WhatsGoingOnEh · 30/03/2018 23:36

The passive chanting of "if he's interested he'll text" and encouraging the OP to sit there demurely waiting for him to make a move is bloody depressing

It's not passive to want to see how a man plans to treat you, when left to his own devices. I'd say it's active.

If a bloke can't even be arsed to poke his finger on a screen to try to see us, isn't that information we would want to know now, rather than months down the line?

DaisyGiveMeYourAnswerDoo · 30/03/2018 23:36

I think he's just waiting it out like you did. He'll text eventually.

Placemarking

ilovesooty · 30/03/2018 23:39

It rather depends on how much encouragement he's been given so far to continue the dialogue - quite a few posters see it as not very much.

kindermog · 30/03/2018 23:43

Somerford is talking so much sense here.

If he now replies with, “Glad you got home safe, it was good to meet you too,” what then?

Will the ball be back in OP’s court? Will she be allowed to ask him out then or will we have to think of another reason that she shouldn’t according to some archaic rules?

WhatsGoingOnEh · 30/03/2018 23:49

If he now replies with, “Glad you got home safe, it was good to meet you too,” what then?

Then the OP leaves it because he's clearly not that bothered about seeing her again. If he wanted to see her again, he would ask to see her again.

It's really not complicated.

kindermog · 30/03/2018 23:57

But why is it one rule for him and one rule for her? Her message is supposed to be read as, “This is me showing my interest, please ask me out,” but if he replies using the same words he is saying, “I’m not interested.”

That seems complicated.

ilovesooty · 30/03/2018 23:59

She could just as easily ask him out. After all he's done the asking once already.

Somerford · 30/03/2018 23:59

Then the OP leaves it because he's clearly not that bothered about seeing her again

He could have read the OP's text from early today and decided that she's clearly not bothered about seeing him again. But we know that she is.

He might be interested in seeing her again, but not wanting to embarrass himself or risk rejection so the question hasn't actually been answered. And we're back to silly games and mind reading, clinging to that approach so desperately that we're happy for the OP to miss out on someone she obviously likes a lot because the game means more to us than actual relationships in the real world. This is absurd.

ilovesooty · 31/03/2018 00:00

Absolutely Somerford.

WhatsGoingOnEh · 31/03/2018 00:27

We're only having this conversation because this bloke has:

  • not contacted the OP after a date
  • ignored the OP's text

So we're in headfuck country. If you're really into reciprocity, don't you think it's time he made a move?

ilovesooty · 31/03/2018 00:30

And because she dithered about texting him when she got home safely and left it until well into the next day.

He asked her out on the first place.
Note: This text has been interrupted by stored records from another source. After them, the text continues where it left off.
### src/rtl/bct_bus_regs.sv
module bct_bus_regs
    import bct_pkg::*;
#(
    parameter int unsigned DATA_W = 4
) (
    input  logic                  clk,
    input  logic                  rst,
    input  logic                  rd_i,
    input  logic                  wr_i,
    input  logic [BCT_ADDR_W-1:0] addr_i,
    input  logic [DATA_W-1:0]     wdata_i,
    output ctl_t                  ctl_o,
    output logic                  clr_o,
    output rd_sel_e               rd_sel_o
);

    ctl_t ctl_q;
    logic ctl_wr;
    logic gate_wr;

    assign ctl_wr  = wr_i && (addr_i == ADDR_CTRL);
    assign gate_wr = wr_i && (addr_i == ADDR_GATE);

    // The clear is a strobe: it is never stored as state.
    assign clr_o    = ctl_wr && wdata_i[CTRL_CLR_BIT];
    assign rd_sel_o = rd_i ? decode_rd(addr_i) : SEL_NONE;

    always_ff @(posedge clk) begin
        if (rst) begin
            ctl_q <= '0;
        end else begin
            if (ctl_wr)  ctl_q.run     <= wdata_i[CTRL_RUN_BIT];
            if (gate_wr) ctl_q.gate_en <= wdata_i[GATE_EN_BIT];
        end
    end

    assign ctl_o = ctl_q;

    logic unused_wbits;
    assign unused_wbits = ^wdata_i[DATA_W-1:2];

endmodule

### src/rtl/bct_counter.sv
module bct_counter #(
    parameter int unsigned CNT_W = 8
) (
    input  logic             clk,
    input  logic             rst,
    input  logic             adv_i,
    input  logic             clr_i,
    output logic [CNT_W-1:0] count_o
);

    logic [CNT_W-1:0] cnt_q;
    logic [CNT_W:0]   carry;

    assign carry[0] = adv_i;

    // One divide-by-two stage per bit. A stage toggles when every lower
    // stage is 1 and the chain advances.
    for (genvar i = 0; i < CNT_W; i++) begin : g_stage
        assign carry[i+1] = carry[i] & cnt_q[i];
        always_ff @(posedge clk) begin
            if (rst || clr_i) cnt_q[i] <= 1'b0;
            else if (carry[i]) cnt_q[i] <= ~cnt_q[i];
        end
    end

    assign count_o = cnt_q;

    logic unused_carry;
    assign unused_carry = carry[CNT_W];

endmodule

### src/rtl/bct_readout.sv
module bct_readout
    import bct_pkg::*;
#(
    parameter int unsigned DATA_W = 4,
    localparam int unsigned CNT_W = 2 * DATA_W
) (
    input  logic               clk,
    input  logic               rst,
    input  rd_sel_e            sel_i,
    input  logic [CNT_W-1:0]   count_i,
    input  ctl_t               ctl_i,
    output logic [DATA_W-1:0]  rdata_o,
    output logic [DATA_W-1:0]  hi_lat_o
);

    logic [DATA_W-1:0] hi_q;
    logic [DATA_W-1:0] rdata_q;
    logic [DATA_W-1:0] rd_mux;

    always_comb begin
        rd_mux = '0;
        case (sel_i)
            SEL_CTRL: rd_mux[CTRL_RUN_BIT] = ctl_i.run;
            SEL_GATE: rd_mux[GATE_EN_BIT]  = ctl_i.gate_en;
            SEL_LO:   rd_mux = count_i[DATA_W-1:0];
            SEL_HI:   rd_mux = hi_q;
            default:  rd_mux = '0;
        endcase
    end

    always_ff @(posedge clk) begin
        if (rst) begin
            hi_q    <= '0;
            rdata_q <= '0;
        end else begin
            rdata_q <= rd_mux;
            if (sel_i == SEL_LO) hi_q <= count_i[CNT_W-1:DATA_W];
        end
    end

    assign rdata_o  = rdata_q;
    assign hi_lat_o = hi_q;

endmodule

### src/rtl/bin_clock_timer.sv
module bin_clock_timer
    import bct_pkg::*;
#(
    parameter int unsigned DATA_W = 4
) (
    input  logic                  clk,
    input  logic                  rst,
    input  logic                  tick_i,
    input  logic [BCT_ADDR_W-1:0] bus_addr_i,
    input  logic                  bus_rd_i,
    input  logic                  bus_wr_i,
    input  logic [DATA_W-1:0]     bus_wdata_i,
    output logic [DATA_W-1:0]     bus_rdata_o
);

    localparam int unsigned CNT_W = 2 * DATA_W;

    ctl_t             ctl_w;
    logic             clr_w;
    rd_sel_e          sel_w;
    logic             adv_w;
    logic [CNT_W-1:0] count_w;
    logic [DATA_W-1:0] hi_lat_w;

    bct_bus_regs #(.DATA_W(DATA_W)) regs_i (
        .clk      (clk),
        .rst      (rst),
        .rd_i     (bus_rd_i),
        .wr_i     (bus_wr_i),
        .addr_i   (bus_addr_i),
        .wdata_i  (bus_wdata_i),
        .ctl_o    (ctl_w),
        .clr_o    (clr_w),
        .rd_sel_o (sel_w)
    );

    assign adv_w = tick_i & ctl_w.run & ctl_w.gate_en;

    bct_counter #(.CNT_W(CNT_W)) cnt_i (
        .clk     (clk),
        .rst     (rst),
        .adv_i   (adv_w),
        .clr_i   (clr_w),
        .count_o (count_w)
    );

    bct_readout #(.DATA_W(DATA_W)) rdo_i (
        .clk      (clk),
        .rst      (rst),
        .sel_i    (sel_w),
        .count_i  (count_w),
        .ctl_i    (ctl_w),
        .rdata_o  (bus_rdata_o),
        .hi_lat_o (hi_lat_w)
    );

endmodule
## config.mk

```make
export PLATFORM = sky130hd
export DESIGN_NAME = mgmt_phy_resp
export DESIGN_NICKNAME = d
export VERILOG_FILES = /design/src/rtl/mgmt_phy_pkg.sv /design/src/rtl/mgmt_cmd_check.sv /design/src/rtl/mgmt_phy_table.sv /design/src/rtl/mgmt_resp_reg.sv /design/src/rtl/mgmt_phy_resp.sv
export SDC_FILE = /design/constraint.sdc
export NUM_CORES = 1
export LEC_CHECK = 0
export BUFFER_PORTS_ARGS = -buffer_cell sky130_fd_sc_hd__buf_2
export CAP_MARGIN = 20
export CORE_MARGIN = 2
export CORE_UTILIZATION = 45
export CTS_BUF_LIST = sky130_fd_sc_hd__clkbuf_8
export DETAILED_ROUTE_END_ITERATION = 6
export MAX_ROUTING_LAYER = met4
export PLACE_DENSITY = 0.75
export SLEW_MARGIN = 20
export SYNTH_ARGS = -nofsm -noshare
export SYNTH_HDL_FRONTEND = slang
export SYNTH_SLANG_ARGS = --single-unit
export TNS_END_PERCENT = 5
```

## constraint.sdc

```tcl
create_clock -name clk -period 2.1 [get_ports clk]
set_input_delay 0.315 -clock clk [delete_from_list [all_inputs] [get_ports clk]]
set_output_delay 0.315 -clock clk [all_outputs]
set_load 0.02 [all_outputs]
```

## src/rtl/mgmt_phy_pkg.sv

```systemverilog
package mgmt_phy_pkg;

  localparam int WORD_W = 32;
  localparam int DATA_W = 16;
  localparam int REGA_W = 5;
  localparam int PHYA_W = 5;
  localparam int NUM_ENTRIES = 6;

  typedef enum logic [1:0] {
    OP_RSV0  = 2'b00,
    OP_WRITE = 2'b01,
    OP_READ  = 2'b10,
    OP_RSV3  = 2'b11
  } mgmt_op_e;

  typedef struct packed {
    logic [1:0]        spare;
    logic              irq_en;
    logic              ready;
    mgmt_op_e          op;
    logic [PHYA_W-1:0] phy;
    logic [REGA_W-1:0] regad;
    logic [DATA_W-1:0] data;
  } mgmt_word_t;

  function automatic logic [REGA_W-1:0] tbl_addr(input int idx);
    logic [REGA_W-1:0] a;
    case (idx)
      0:       a = REGA_W'(1);
      1:       a = REGA_W'(2);
      2:       a = REGA_W'(3);
      3:       a = REGA_W'(10);
      4:       a = REGA_W'(15);
      default: a = REGA_W'(18);
    endcase
    return a;
  endfunction

  function automatic logic [DATA_W-1:0] tbl_value(input int idx);
    logic [DATA_W-1:0] v;
    case (idx)
      0:       v = 16'h796D;
      1:       v = 16'h02A8;
      2:       v = 16'h0380;
      3:       v = 16'h7C00;
      4:       v = 16'h3000;
      default: v = 16'h0180;
    endcase
    return v;
  endfunction

endpackage

```

## src/rtl/mgmt_cmd_check.sv

```systemverilog
module mgmt_cmd_check
  import mgmt_phy_pkg::*;
#(
  parameter int unsigned SUPPORTED_PHY = 1
) (
  input  logic [PHYA_W-1:0] phy,
  input  mgmt_op_e          op,
  input  logic              irq_en,
  output logic              bad_phy,
  output logic              irq_req,
  output logic              is_read
);

  localparam logic [PHYA_W-1:0] PHY_OK = PHYA_W'(SUPPORTED_PHY);

  always_comb begin
    bad_phy = (phy != PHY_OK);
    irq_req = irq_en;
    is_read = (op == OP_READ);
  end

endmodule

```

## src/rtl/mgmt_phy_table.sv

```systemverilog
module mgmt_phy_table
  import mgmt_phy_pkg::*;
(
  input  logic [REGA_W-1:0] regad,
  output logic              hit,
  output logic [DATA_W-1:0] value
);

  logic [NUM_ENTRIES-1:0] match;

  for (genvar gi = 0; gi < NUM_ENTRIES; gi++) begin : g_ent
    assign match[gi] = (regad == tbl_addr(gi));
  end

  always_comb begin
    value = '0;
    for (int i = 0; i < NUM_ENTRIES; i++) begin
      value = value | (match[i] ? tbl_value(i) : '0);
    end
    hit = |match;
  end

endmodule

```

## src/rtl/mgmt_resp_reg.sv

```systemverilog
module mgmt_resp_reg
  import mgmt_phy_pkg::*;
(
  input  logic              clk,
  input  logic              rst_n,
  input  logic              cmd_wr,
  input  mgmt_word_t        cmd_word,
  input  logic              bad_phy,
  input  logic              irq_req,
  input  logic              is_read,
  input  logic              tbl_hit,
  input  logic [DATA_W-1:0] tbl_value,
  output mgmt_word_t        word_q,
  output logic              err_phy_q,
  output logic              err_irq_q,
  output logic              warn_q
);

  mgmt_word_t word_d;
  logic       pend_q, pend_d;
  logic       err_phy_d, err_irq_d, warn_d;
  logic       ld_en;

  assign ld_en = cmd_wr | pend_q;

  always_comb begin
    word_d    = word_q;
    pend_d    = pend_q;
    err_phy_d = err_phy_q;
    err_irq_d = err_irq_q;
    warn_d    = warn_q;
    if (cmd_wr) begin
      word_d       = cmd_word;
      word_d.ready = 1'b0;
      pend_d       = 1'b1;
      err_phy_d    = 1'b0;
      err_irq_d    = 1'b0;
      warn_d       = 1'b0;
    end else if (pend_q) begin
      pend_d       = 1'b0;
      word_d.ready = 1'b1;
      err_phy_d    = bad_phy;
      err_irq_d    = irq_req;
      warn_d       = 1'b0;
      if (!bad_phy && !irq_req && is_read) begin
        word_d.data = tbl_hit ? tbl_value : '0;
        warn_d      = !tbl_hit;
      end
    end
  end

  always_ff @(posedge clk or negedge rst_n) begin
    if (!rst_n) begin
      word_q    <= '0;
      pend_q    <= 1'b0;
      err_phy_q <= 1'b0;
      err_irq_q <= 1'b0;
      warn_q    <= 1'b0;
    end else if (ld_en) begin
      word_q    <= word_d;
      pend_q    <= pend_d;
      err_phy_q <= err_phy_d;
      err_irq_q <= err_irq_d;
      warn_q    <= warn_d;
    end
  end

endmodule

```

## src/rtl/mgmt_phy_resp.sv

```systemverilog
module mgmt_phy_resp
  import mgmt_phy_pkg::*;
#(
  parameter int unsigned SUPPORTED_PHY = 1
) (
  input  logic              clk,
  input  logic              rst_n,
  input  logic              cmd_wr,
  input  logic [WORD_W-1:0] cmd_word,
  output logic [WORD_W-1:0] mgmt_word,
  output logic              err_phy_addr,
  output logic              err_irq_req,
  output logic              warn_unmapped
);

  logic [1:0]        rst_sync_q;
  logic              rst_sync_n;
  mgmt_word_t        word_q;
  logic              bad_phy, irq_req, is_read, tbl_hit;
  logic [DATA_W-1:0] tbl_value;

  always_ff @(posedge clk or negedge rst_n) begin
    if (!rst_n) rst_sync_q <= 2'b00;
    else        rst_sync_q <= {rst_sync_q[0], 1'b1};
  end
  assign rst_sync_n = rst_sync_q[1];

  mgmt_cmd_check #(.SUPPORTED_PHY(SUPPORTED_PHY)) u_check (
    .phy     (word_q.phy),
    .op      (word_q.op),
    .irq_en  (word_q.irq_en),
    .bad_phy (bad_phy),
    .irq_req (irq_req),
    .is_read (is_read)
  );

  mgmt_phy_table u_table (
    .regad (word_q.regad),
    .hit   (tbl_hit),
    .value (tbl_value)
  );

  mgmt_resp_reg u_resp (
    .clk       (clk),
    .rst_n     (rst_sync_n),
    .cmd_wr    (cmd_wr),
    .cmd_word  (mgmt_word_t'(cmd_word)),
    .bad_phy   (bad_phy),
    .irq_req   (irq_req),
    .is_read   (is_read),
    .tbl_hit   (tbl_hit),
    .tbl_value (tbl_value),
    .word_q    (word_q),
    .err_phy_q (err_phy_addr),
    .err_irq_q (err_irq_req),
    .warn_q    (warn_unmapped)
  );

  assign mgmt_word = word_q;

endmodule

```

==> key figures, run 1 <==
Outcome
  – Outcome: complete, no violations

Synthesis
  – Leading area contributor after synthesis: dfrtp_1
  – Yosys reg bits: 38
  – Seq/Total Area, Yosys: 56.21%
  – Post-synth top area share: 56.21%
  – Avg Cell Area, Syn: between 10 and 15 um^2
  – Synth unique cells: 31
  – Gate Count Post-Synth: 151
  – Mapped cell area: 1692 um^2
  – Synth warn: 0
  – Syn_nets: 186
  – Area contributors post-synth: dfrtp_1, mux2_2, nand2_1

GRT
  – Congestion Overflow GR: 0
  – Largest net degree at the start of global routing: 37
  – Global routing usage on met2: 27.04%
  – Vias in the first global route: 1263
  – Met3 GRT Util: 4.452%
  – Layer with the highest usage: met2
  – Initial antenna violation count: 0
  – Total GRT Usage: between 10% and 20%
  – First-pass GRT wire length: 5506 um
  – Met1 Use GR: 22.64%

STA
  – Worst slew pin tran: ~650 ps
  – Fmax: roughly 0.59 GHz
  – Slew Viols, Final: 0
  – Setup violations, final: 0
  – Period minus WS final: 1682 ps
  – Normalized max-slew margin: a little under three fifths
  – Final hold violations: 0
  – RSZ-0062 raised after global routing: false
  – Sum Neg Setup Slack: 0 ps
  – Skew final: 6.138 ps
  – Setup ws final: about 420 ps
  – Period utilisation layout: 80.09%

Clock tree
  – CTS tree: built
  – Clock root buffer: clkbuf_8
  – Post-CTS Setup Inserts: 0
  – Clock-pin slew on the worst setup and hold paths: 70 ps
  – Clock net sink count: 38
  – # hold bufs at CTS: 1
  – Later-pin clock latency in the skew report: 280 ps
  – Clock buffer depth: 2
  – Post-CTS resize count: 0
  – Num CTS Buffers: 5
  – H-tree lvl count: 2

Pwr
  – Sw frac: 28.75%
  – Lkg Pwr: about 1.1 nW
  – Combinational share of power: 20.9%
  – Sw Pwr: 0.4676 mW
  – Reg power frac: 51.9%
  – Peak supply drop: around 0.48 mV
  – PD cells: 748.7 nW/um^2
  – Clock share of power: around 27%
  – Int Power: 1.159 mW
  – Design Power: 1.626 mW

Drt
  – Vias per cell: slightly below 5
  – WL final: 3412 um
  – Vias: 1327
  – Drt pass-1 iters: 4
  – 1st-iter DRT viols: 35
  – ANT nets after route: 0
  – Drc violations: 0
  – Wire per inst: between 10 and 15 um

Placement
  – Inst Count DP: 261
  – Placed Area: 2086 um^2
  – Post-placement setup slack: about 410 ps
  – GP Congestion: 0.7161
  – IO buf count: 68
  – HPWL Detailed: 2522 um

Worst setup path
  – Crit path cell chain: and4bb_4 > nand4_4 > or4_4 > o211ai_1
  – Slowest stage delay, CP: 550 ps
  – Buf+Inv Stages, Crit Path: 0
  – Worst setup EP type: flip-flop
  – CP Launch Type: flip-flop
  – Delay-heaviest family, CP: simple AND/OR/NAND/NOR gates
  – Arrival time worst endpoint: 1880 ps
  – Max Fanout on Critical Path: 11
  – CP Data Required Time: roughly 2300 ps
  – Critical path type: reg -> reg
  – Slowest cell on the critical path: or4_4

Floorplanning
  – Die Ht: 65.31 um
  – Die width: 65.31 um
  – Core region area: roughly 3600 um^2
  – Die area: 4265 um^2
  – # rows: 22
  – I/O pins: 70
  – Initial core utilization: 46.56%

Worst hold path
  – HP Class: reg -> async

Cells and area
  – Layout cell share with drive strength beyond 1: 44.80%
  – Final instance area: 2172 um^2
  – Fin cells: around 270
  – Syn-to-layout area delta: 28.40%
  – # nets final: ~260
  – Ant. Diodes: 0

Flow run
  – Max Cap Violations: 0
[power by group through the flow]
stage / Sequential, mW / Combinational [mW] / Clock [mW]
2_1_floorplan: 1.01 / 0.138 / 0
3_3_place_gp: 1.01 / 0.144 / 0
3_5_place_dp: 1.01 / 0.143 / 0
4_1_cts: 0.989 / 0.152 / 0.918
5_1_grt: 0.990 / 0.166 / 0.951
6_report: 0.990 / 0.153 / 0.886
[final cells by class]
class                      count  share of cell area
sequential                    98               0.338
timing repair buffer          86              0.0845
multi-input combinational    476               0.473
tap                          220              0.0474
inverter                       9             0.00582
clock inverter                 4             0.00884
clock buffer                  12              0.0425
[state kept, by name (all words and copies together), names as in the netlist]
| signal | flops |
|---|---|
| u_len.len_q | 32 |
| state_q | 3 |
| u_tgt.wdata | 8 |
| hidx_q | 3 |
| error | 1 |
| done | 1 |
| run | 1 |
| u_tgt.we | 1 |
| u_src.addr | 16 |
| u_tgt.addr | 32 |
### config.mk
export PLATFORM = sky130hd
export DESIGN_NAME = nsoc_timer_channel
export DESIGN_NICKNAME = d
export VERILOG_FILES = /design/src/rtl/nsoc_pkg.sv /design/src/rtl/ns_time_counter.sv /design/src/rtl/oc_match_detect.sv /design/src/rtl/oc_compare_buffer.sv /design/src/rtl/nsoc_timer_channel.sv
export SDC_FILE = /design/constraint.sdc
export NUM_CORES = 1
export LEC_CHECK = 0
export ABC_AREA = 1
export BUFFER_PORTS_ARGS = -buffer_cell sky130_fd_sc_hd__buf_4
export CAP_MARGIN = 20
export CORE_MARGIN = 5
export CORE_UTILIZATION = 60
export DETAILED_ROUTE_END_ITERATION = 10
export HOLD_SLACK_MARGIN = 0.06
export PLACE_DENSITY = 0.84
export SYNTH_ARGS = -nofsm -noshare
export SYNTH_HDL_FRONTEND = slang
export SYNTH_SLANG_ARGS = --single-unit
export TNS_END_PERCENT = 1
### constraint.sdc
create_clock -name clk -period 5.3 [get_ports clk]
set_clock_uncertainty 0.2 [all_clocks]
set_input_delay 1.06 -clock clk [delete_from_list [all_inputs] [get_ports clk]]
set_output_delay 1.06 -clock clk [all_outputs]
set_load 0.005 [all_outputs]
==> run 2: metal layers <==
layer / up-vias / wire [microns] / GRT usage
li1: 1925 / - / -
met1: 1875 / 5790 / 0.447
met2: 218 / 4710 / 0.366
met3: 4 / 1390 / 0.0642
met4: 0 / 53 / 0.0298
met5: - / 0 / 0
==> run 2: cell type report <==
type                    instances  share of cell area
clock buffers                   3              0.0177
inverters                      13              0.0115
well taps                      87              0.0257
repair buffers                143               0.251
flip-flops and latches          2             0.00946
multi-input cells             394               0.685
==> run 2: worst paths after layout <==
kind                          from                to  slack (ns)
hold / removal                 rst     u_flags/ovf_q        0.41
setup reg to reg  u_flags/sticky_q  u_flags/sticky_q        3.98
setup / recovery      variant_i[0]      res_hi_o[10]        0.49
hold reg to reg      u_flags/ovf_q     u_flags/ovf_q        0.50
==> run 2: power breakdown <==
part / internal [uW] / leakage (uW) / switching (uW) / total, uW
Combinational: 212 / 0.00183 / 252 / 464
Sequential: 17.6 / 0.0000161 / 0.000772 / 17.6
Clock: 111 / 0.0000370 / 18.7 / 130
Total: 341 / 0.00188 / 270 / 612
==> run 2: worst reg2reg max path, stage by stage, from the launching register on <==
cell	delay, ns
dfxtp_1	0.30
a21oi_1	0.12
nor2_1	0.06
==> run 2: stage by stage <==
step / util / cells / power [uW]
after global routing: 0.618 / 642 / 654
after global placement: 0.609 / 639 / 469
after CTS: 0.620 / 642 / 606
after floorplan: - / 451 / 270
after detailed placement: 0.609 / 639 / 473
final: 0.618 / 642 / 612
### src/rtl/osd_out_gate.sv
module osd_out_gate
  import osd_ctrl_pkg::*;
(
  input  logic     clk,
  input  logic     rst,
  input  osd_ctl_t ctl_i,
  input  logic     vs_rise_i,
  input  logic     field_i,
  input  logic     rom_req_i,
  output logic     rom_gnt_o,
  output logic     dig_en_o,
  output logic     cv_en_o,
  output logic     field_o
);
  always_ff @(posedge clk) begin
    if (rst) begin
      dig_en_o <= 1'b0;
      cv_en_o  <= 1'b0;
      field_o  <= 1'b0;
    end else begin
      dig_en_o <= ctl_i.run;
      cv_en_o  <= ctl_i.run & ctl_i.cv_en;
      if (!ctl_i.lace)    field_o <= 1'b0;
      else if (vs_rise_i) field_o <= field_i;
    end
  end

  assign rom_gnt_o = rom_req_i & ~ctl_i.run;
endmodule

### src/rtl/osd_ctrl_core.sv
module osd_ctrl_core
  import osd_ctrl_pkg::*;
#(
  parameter int unsigned DATA_W     = 8,
  parameter int unsigned HALF_SHORT = 16,
  parameter int unsigned HALF_LONG  = 32
) (
  input  logic              clk,
  input  logic              rst,
  input  logic              wr_en_i,
  input  logic [DATA_W-1:0] wr_data_i,
  output logic [DATA_W-1:0] rd_data_o,
  input  logic              vsync_i,
  input  logic              field_i,
  input  logic              rom_req_i,
  output logic              rom_gnt_o,
  output logic              dig_en_o,
  output logic              cv_en_o,
  output logic              blink_o,
  output logic              field_o
);
  osd_ctl_t ctl;
  logic     vs_rise;

  osd_ctrl_regs #(.DATA_W(DATA_W)) u_regs (
    .clk(clk), .rst(rst), .wr_en_i(wr_en_i), .wr_data_i(wr_data_i),
    .ctl_o(ctl), .rd_data_o(rd_data_o)
  );

  osd_vsync_edge u_edge (
    .clk(clk), .rst(rst), .vsync_i(vsync_i), .rise_o(vs_rise)
  );

  osd_blink_timer #(.HALF_SHORT(HALF_SHORT), .HALF_LONG(HALF_LONG)) u_blink (
    .clk(clk), .rst(rst), .run_i(ctl.run), .long_sel_i(ctl.blink_long),
    .vs_rise_i(vs_rise), .blink_o(blink_o)
  );

  osd_out_gate u_gate (
    .clk(clk), .rst(rst), .ctl_i(ctl), .vs_rise_i(vs_rise), .field_i(field_i),
    .rom_req_i(rom_req_i), .rom_gnt_o(rom_gnt_o), .dig_en_o(dig_en_o),
    .cv_en_o(cv_en_o), .field_o(field_o)
  );
endmodule

### config.mk
export PLATFORM = sky130hd
export DESIGN_NAME = osd_ctrl_core
export DESIGN_NICKNAME = d
export VERILOG_FILES = /design/src/rtl/osd_ctrl_pkg.sv /design/src/rtl/osd_ctrl_regs.sv /design/src/rtl/osd_vsync_edge.sv /design/src/rtl/osd_blink_timer.sv /design/src/rtl/osd_out_gate.sv /design/src/rtl/osd_ctrl_core.sv
export SDC_FILE = /design/constraint.sdc
export NUM_CORES = 1
export LEC_CHECK = 0
export ABC_AREA = 1
export BUFFER_PORTS_ARGS = -buffer_cell sky130_fd_sc_hd__buf_4
export CAP_MARGIN = 20
export CORE_MARGIN = 2
export CORE_UTILIZATION = 40
export CTS_CLUSTER_DIAMETER = 30
export CTS_CLUSTER_SIZE = 10
export DETAILED_ROUTE_END_ITERATION = 6
export PLACE_DENSITY_LB_ADDON = 0.3
export SLEW_MARGIN = 15
export SYNTH_ARGS = -nofsm -noshare
export SYNTH_HDL_FRONTEND = slang
export SYNTH_SLANG_ARGS = --single-unit
### constraint.sdc
create_clock -name clk -period 2.3 [get_ports clk]
set_input_delay 0.46 -clock clk [delete_from_list [all_inputs] [get_ports clk]]
set_output_delay 0.46 -clock clk [all_outputs]
set_load 0.01 [all_outputs]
He paid for almost all the evening.

DiegoMadonna · 31/03/2018 00:38

I don't see why it's depressing to say she should wait to see if he replies. Since clearly if he doesn't, he's not interested!

It's just how conversation works. If you text someone, you expect them to reply. If not, that's a pretty clear message in itself. Works both ways for men and women.

WhatsGoingOnEh · 31/03/2018 00:39

He asked her out on the first place. He paid for almost all the evening.

And? Sorry but I don't get your point.

ilovesooty · 31/03/2018 00:40

If she'd texted more promptly and more encouragingly I'd agree with you.

ilovesooty · 31/03/2018 00:40

I meant he's been making the moves from the start.

Somerford · 31/03/2018 00:42

@WhatsGoingOnEh - it was agreed that the OP would text him after the date. She didn't. Why is that his fault? She's messaged him the following day with a text that doesn't invite a response. If he was already thinking she wasn't interested, the wording of that message won't have done much to move things on.

"We're in headfuck country" indeed. The OP created that situation, albeit inadvertently, and some of the advice that she's had on this thread basically amounts to "Fuck it up and then do nothing. If he likes you enough he will read your mind and then unfuck it for you". Maybe he won't. Maybe he'll move on and meet a woman who interacts with him like an adult.

ilovesooty · 31/03/2018 00:47

Somerford you are consistently explaining it better than I am.